**SUPPLIED DATA**.
**config.mk**
```make
export PLATFORM = sky130hd
export DESIGN_NAME = multicycle_control
export DESIGN_NICKNAME = d
export VERILOG_FILES = /design/src/rtl/multicycle_control.sv
export SDC_FILE = /design/constraint.sdc
export NUM_CORES = 1
export LEC_CHECK = 0
export ABC_AREA = 1
export BUFFER_PORTS_ARGS = -buffer_cell sky130_fd_sc_hd__buf_2
export CORE_UTILIZATION = 61
export CTS_BUF_LIST = sky130_fd_sc_hd__clkbuf_4 sky130_fd_sc_hd__clkbuf_8
export DETAILED_ROUTE_END_ITERATION = 12
export GPL_ROUTABILITY_DRIVEN = 0
export PLACE_DENSITY = 0.95
export SYNTH_ARGS = -nofsm -noshare
export SYNTH_HDL_FRONTEND = slang
export SYNTH_SLANG_ARGS = --single-unit
```
**constraint.sdc**
```tcl
create_clock -name clk -period 3 [get_ports clk]
set_input_delay 0.6 -clock clk [delete_from_list [all_inputs] [get_ports clk]]
set_output_delay 0.6 -clock clk [all_outputs]
set_load 0.005 [all_outputs]
```
**src/rtl/multicycle_control.sv**
```systemverilog
// Multi-cycle control FSM for the KGP-RISC datapath: FETCH/DECODE/EXEC/MEM/WB
// sequencing, memory handshake with timeout, HALT and illegal-opcode/timeout traps.
module multicycle_control #(
  parameter int unsigned OP_W    = 6,
  parameter int unsigned BR_W    = 2,
  parameter int unsigned ALUOP_W = 3,
  parameter int unsigned MTR_W   = 2,
  parameter int unsigned TMO_W   = 4,
  parameter int unsigned TIMEOUT = 12,
  parameter int unsigned CNT_W   = 16
) (
  input  logic               clk,
  input  logic               rst_n,
  input  logic [OP_W-1:0]    opcode,
  input  logic               stall,
  input  logic               restart,
  input  logic               mem_ready,
  output logic               mem_req,
  output logic               mem_we,
  output logic               i_or_d,
  output logic               ir_write,
  output logic               pc_write,
  output logic               pc_write_cond,
  output logic [BR_W-1:0]    branch,
  output logic [ALUOP_W-1:0] alu_op,
  output logic               alu_src,
  output logic               reg_dest,
  output logic               reg_write,
  output logic [MTR_W-1:0]   mem_to_reg,
  output logic [2:0]         state,
  output logic               halted,
  output logic               trap,
  output logic [1:0]         trap_cause,
  output logic [CNT_W-1:0]   retired
);

  typedef enum logic [2:0] {
    S_FETCH  = 3'd0,
    S_DECODE = 3'd1,
    S_EXEC   = 3'd2,
    S_MEM    = 3'd3,
    S_WB     = 3'd4,
    S_HALT   = 3'd5,
    S_TRAP   = 3'd6
  } state_t;

  typedef struct packed {
    logic [BR_W-1:0]    branch;
    logic [ALUOP_W-1:0] alu_op;
    logic               alu_src;
    logic               reg_dest;
    logic [MTR_W-1:0]   mtr;
    logic               is_br;
    logic               is_link;
    logic               is_load;
    logic               is_store;
  } ctl_t;

  localparam logic [OP_W-1:0] OP_R0   = OP_W'(6'h01);
  localparam logic [OP_W-1:0] OP_R1   = OP_W'(6'h02);
  localparam logic [OP_W-1:0] OP_R2   = OP_W'(6'h03);
  localparam logic [OP_W-1:0] OP_BR1  = OP_W'(6'h04);
  localparam logic [OP_W-1:0] OP_BR2  = OP_W'(6'h05);
  localparam logic [OP_W-1:0] OP_JAL  = OP_W'(6'h06);
  localparam logic [OP_W-1:0] OP_LD   = OP_W'(6'h23);
  localparam logic [OP_W-1:0] OP_ST   = OP_W'(6'h2B);
  localparam logic [OP_W-1:0] OP_I0   = OP_W'(6'h24);
  localparam logic [OP_W-1:0] OP_I1   = OP_W'(6'h25);
  localparam logic [OP_W-1:0] OP_HALT = OP_W'(6'h3F);

  localparam logic [1:0] CAUSE_ILLEGAL = 2'b01;
  localparam logic [1:0] CAUSE_TMO     = 2'b10;

  state_t           state_q, state_d;
  ctl_t             ctl_q, ctl_d, dec;
  logic             dec_halt, dec_illegal;
  logic [TMO_W-1:0] tmo_q, tmo_d;
  logic [1:0]       cause_q, cause_d;
  logic [CNT_W-1:0] retired_q;
  logic             ret_inc;
  logic             mem_req_q, mem_we_q, i_or_d_q, halted_q, trap_q;

  // Opcode decode; only captured while sitting in DECODE.
  always_comb begin
    dec         = '0;
    dec_halt    = 1'b0;
    dec_illegal = 1'b0;
    case (opcode)
      OP_R0:   dec.alu_op = ALUOP_W'(0);
      OP_R1:   dec.alu_op = ALUOP_W'(1);
      OP_R2:   dec.alu_op = ALUOP_W'(2);
      OP_BR1, OP_BR2, OP_JAL: begin
        dec.is_br   = 1'b1;
        dec.alu_op  = ALUOP_W'(3);
        dec.alu_src = 1'b1;
        dec.branch  = (opcode == OP_BR1) ? BR_W'(1) :
                      (opcode == OP_BR2) ? BR_W'(2) : BR_W'(3);
        if (opcode == OP_JAL) begin
          dec.is_link  = 1'b1;
          dec.reg_dest = 1'b1;
          dec.mtr      = MTR_W'(1);
        end
      end
      OP_LD: begin
        dec.is_load  = 1'b1;
        dec.alu_op   = ALUOP_W'(4);
        dec.alu_src  = 1'b1;
        dec.reg_dest = 1'b1;
        dec.mtr      = MTR_W'(2);
      end
      OP_ST: begin
        dec.is_store = 1'b1;
        dec.alu_op   = ALUOP_W'(4);
        dec.alu_src  = 1'b1;
      end
      OP_I0, OP_I1: begin
        dec.alu_op  = (opcode == OP_I0) ? ALUOP_W'(4) : ALUOP_W'(5);
        dec.alu_src = 1'b1;
      end
      OP_HALT: dec_halt = 1'b1;
      default: dec_illegal = 1'b1;
    endcase
  end

  // Next-state, wait counter, trap cause and single-cycle pulses.
  always_comb begin
    state_d       = state_q;
    ctl_d         = ctl_q;
    tmo_d         = tmo_q;
    cause_d       = cause_q;
    ret_inc       = 1'b0;
    ir_write      = 1'b0;
    pc_write      = 1'b0;
    pc_write_cond = 1'b0;
    reg_write     = 1'b0;
    if (!stall) begin
      case (state_q)
        S_FETCH, S_MEM: begin
          if (mem_req_q) begin
            if (mem_ready) begin
              if (state_q == S_FETCH) begin
                ir_write = 1'b1;
                pc_write = 1'b1;
                state_d  = S_DECODE;
              end else if (ctl_q.is_load) begin
                state_d = S_WB;
              end else begin
                state_d = S_FETCH;
                ret_inc = 1'b1;
              end
            end else if (tmo_q == TMO_W'(TIMEOUT - 1)) begin
              state_d = S_TRAP;
              cause_d = CAUSE_TMO;
            end else begin
              tmo_d = tmo_q + TMO_W'(1);
            end
          end
        end
        S_DECODE: begin
          ctl_d = dec;
          if (dec_halt) begin
            state_d = S_HALT;
          end else if (dec_illegal) begin
            state_d = S_TRAP;
            cause_d = CAUSE_ILLEGAL;
          end else begin
            state_d = S_EXEC;
          end
        end
        S_EXEC: begin
          if (ctl_q.is_br) begin
            pc_write_cond = 1'b1;
            if (ctl_q.is_link) begin
              state_d = S_WB;
            end else begin
              state_d = S_FETCH;
              ret_inc = 1'b1;
            end
          end else if (ctl_q.is_load || ctl_q.is_store) begin
            state_d = S_MEM;
          end else begin
            state_d = S_WB;
          end
        end
        S_WB: begin
          reg_write = 1'b1;
          state_d   = S_FETCH;
          ret_inc   = 1'b1;
        end
        S_HALT, S_TRAP: begin
          if (restart) begin
            state_d = S_FETCH;
            cause_d = 2'b00;
          end
        end
        default: state_d = S_FETCH;
      endcase
      if (state_d != state_q) tmo_d = '0;
    end
  end

  always_ff @(posedge clk or negedge rst_n) begin
    if (!rst_n) begin
      state_q   <= S_FETCH;
      ctl_q     <= '0;
      tmo_q     <= '0;
      cause_q   <= 2'b00;
      retired_q <= '0;
      mem_req_q <= 1'b0;
      mem_we_q  <= 1'b0;
      i_or_d_q  <= 1'b0;
      halted_q  <= 1'b0;
      trap_q    <= 1'b0;
    end else begin
      state_q   <= state_d;
      ctl_q     <= ctl_d;
      tmo_q     <= tmo_d;
      cause_q   <= cause_d;
      if (ret_inc) retired_q <= retired_q + CNT_W'(1);
      mem_req_q <= (state_d == S_FETCH) || (state_d == S_MEM);
      mem_we_q  <= (state_d == S_MEM) && ctl_d.is_store;
      i_or_d_q  <= (state_d == S_MEM);
      halted_q  <= (state_d == S_HALT);
      trap_q    <= (state_d == S_TRAP);
    end
  end

  assign mem_req    = mem_req_q;
  assign mem_we     = mem_we_q;
  assign i_or_d     = i_or_d_q;
  assign branch     = ctl_q.branch;
  assign alu_op     = ctl_q.alu_op;
  assign alu_src    = ctl_q.alu_src;
  assign reg_dest   = ctl_q.reg_dest;
  assign mem_to_reg = ctl_q.mtr;
  assign state      = state_q;
  assign halted     = halted_q;
  assign trap       = trap_q;
  assign trap_cause = cause_q;
  assign retired    = retired_q;

endmodule

```
==> results.yml <==
placement:
  placedCellCount: 410
  dp_slack_ns: 0.938
  io_buffer_count: 49
  dp_hpwl_um: 4220
synth:
  synth_seq_area_share_pct: 41.9
  yosysMostFrequentCell: "nand2_1"
  synthTopCellsByCount: "nand2_1 (83), nor2_1 (45), dfrtp_1 (42), inv_1 (32), nand3_1 (20)"
  synthArstFlopShare_pct: 100
  syn-cell-area_sq_um: 2510
  synth_area_leaders: "dfrtp_1 (42%), nand2_1 (12%), nor2_1 (6.7%)"
  yosysTopAreaCellShare_pct: 41.9
  postSynthAreaPerCell_sq_um: 7.72
  syn_inst: 325
  synth-edff-count: 0
  ys.flop_type: "dfrtp_1"
  synth.ff_latch_count: 42
  synth_largest_area_cell: "dfrtp_1"
  ys_types: 33
  yosys_warnings: 0
  syn_nets: 338
clock_network:
  clock_path_buffers: 2
  tritoncts: "built"
  post_cts_resized: 0
  cts.sinks: 42
  htree_levels: 2
  ctsHoldBuffers: 0
  cts-buffers-inserted: 5
  clkTransAtPathRegs_ns: 0.08
  clk-insertion-delay-late_ns: 0.30
  postCtsSetupBuffers: 0
  ctsRootBufferMaster: "clkbuf_8"
pwr:
  total_power_w: 0.00224
  ir_drop_mv: 0.621
  leakage_nw: 1.52
  pwr_density_cell_nw_per_um2: 794
route:
  met2WireLength_um: 2790
  drc: 0
  ant_nets: 0
  viasPerCell: 5.54
  wl_per_cell_um: 13.4
  drt_iter0_markers: 217
  top_layer: "met4"
  vias: 2316
  wl_met1_um: 2350
  dr_wl_met3_um: 284
  drt-total-wl_um: 5590
  dr.pass1.iters: 4
global_route:
  grtUsageTotal_pct: 29.1
  antenna_found_initial: 0
  grt_max_degree: 43
  grt_pass1_vias: 2260
  grt_first_pass_wirelength_um: 9580
  gr-total-overflow: 0
hold_path:
  hold_path_class: "in2async"
critical_path:
  worst_path_largest_cell_delay_ns: 0.62
  critical-path-top-delay-family: "simple AND/OR/NAND/NOR gates"
  timing_worst_setup_path_type: "reg2reg"
  cp-start-kind: "flop"
  worst_path_max_delay_cell: "dfrtp_1"
  end_kind: "flop"
  critPathMaxFanout: 11
  crit_chain: "inv_4 > nand3_1 > nand2_2 > nand3_2 > nand3_2 > nand2_2 > clkinv_1 > nand4_1 > nor2_1 > xor2_1"
  cp_num_buf_inv: 2
  reg2reg_slack_ns: 0.90
  worstPathArrival_ns: 2.28
  required_ns: 3.18
floorplan:
  core_area_sq_um: 3800
  row_count: 22
  die_w_um: 66.1
  fp.dieH_um: 66.1
  io_pins: 50
  start_util_pct: 66.1
  fp.dieArea_sq_um: 4380
final_layout:
  multiInputGateArea_sq_um: 1220
  n_antenna_cell: 0
  largest_register_ffs: 16
  fin_cells: 418
  fillers: 295
  drive_gt1_share_pct: 23.5
  seqCellArea_sq_um: 1050
  layout.nets: 382
  area.growth.synth_to_final_pct: 12.3
sta:
  skew_ns: 0.0126
  finalSetupViolations: 0
  worst_pin_slew_ns: 0.870
  min_period_over_period_pct: 70.1
  grt_setup_unrepaired: "false"
  fmax_mhz: 475
  setup_slack_ns: 0.896
  report.final.hold_viol_count: 0
  tns_ns: 0
  slew_headroom_pct: 42.0
  period_needed_ns: 2.10
  maxSlewViolCount: 0
status:
  outcome: "completed"
run:
  maxCapViolCount: 0
[metrics by stage]
step / area, sq um / hold slack (ns) / util (%)
detailed placement: 2720 / 0.457 / 71.7
floorplan: 2510 / 0.304 / -
global route: 2820 / 0.505 / 74.2
CTS: 2820 / 0.452 / 74.2
finish: 2820 / 0.417 / 74.2
global placement: 2720 / 0.453 / 71.7
[power by group]
| part | internal [W] | switching, W |
|---|---|---|
| Combinational | 0.000351 | 0.000609 |
| Sequential | 0.000726 | 0.000174 |
| Clock | 0.000195 | 0.000184 |
[metal layers]
metal  track usage, %  vias up
met5                0        -
met4             14.6        0
met3             5.69       21
met2             49.7       97
met1             34.7     1082
li1                 -     1116
[final cells by class]
cell class | count | area share [%]
tap | 48 | 2.13
inverter | 39 | 5.28
timing repair buffer | 49 | 8.70
multi-input combinational | 232 | 43.2
clock buffer | 7 | 3.20
clock inverter | 1 | 0.178
sequential | 42 | 37.3
[placed cells by master, fill, tap and decap left out, types with 6 or more instances in the layout]
cell / instances
nand2_1: 83
buf_2: 49
nor2_1: 45
dfrtp_1: 42
inv_1: 32
nand3_1: 20
nand4_1: 12
xor2_1: 10
o21ai_0: 8
xnor2_1: 8
a21oi_1: 7
nand2_2: 6
clkbuf_8: 6
[worst register-to-register path, stage by stage, from the launching register on]
cell and delay (ns):
dfrtp_1 0.62, inv_4 0.10, nand3_1 0.11, nand2_2 0.10, nand3_2 0.08, nand3_2 0.06
nand2_2 0.24, clkinv_1 0.29, nand4_1 0.19, nor2_1 0.07, xor2_1 0.14
[worst paths after layout]
path / from / endpoint / cells after the start
min reg2reg: branch[0]$_DFFE_PN0P_ / branch[0]$_DFFE_PN0P_ / 2
min: rst_n / alu_src$_DFFE_PN0P_ / 1
max reg2reg: state[2]$_DFF_PN0_ / retired[7]$_DFFE_PN0P_ / 10
max: state[2]$_DFF_PN0_ / retired[7]$_DFFE_PN0P_ / 10
min in group clk: branch[0]$_DFFE_PN0P_ / branch[0]$_DFFE_PN0P_ / 2
max in group asynchronous: rst_n / tmo_q[2]$_DFFE_PN0P_ / 1
[logic make-up (layout without fill, tap and decap cells)]
| kind of cell | count (synthesis) | count (layout) | synth area share [%] |
|---|---|---|---|
| AND/OR/NAND/NOR | 189 | 189 | 35.7 |
| buffers and inverters | 51 | 96 | 9.62 |
| flip-flops | 42 | 42 | 41.9 |
| AO/OA/AOI/OAI | 23 | 23 | 5.48 |
| XOR/XNOR | 18 | 18 | 6.28 |
| adder cells (fa/ha/maj) | 2 | 2 | 0.997 |
(Power assumes the default switching activity.)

**WORK REQUIRED**. If a line of the entries holds the word "else", copy it out.

**EXERCISE RESULT**.
              end else if (ctl_q.is_load) begin
              end else begin
            end else if (tmo_q == TMO_W'(TIMEOUT - 1)) begin
            end else begin
          end else if (dec_illegal) begin
          end else begin
            end else begin
          end else if (ctl_q.is_load || ctl_q.is_store) begin
          end else begin
    end else begin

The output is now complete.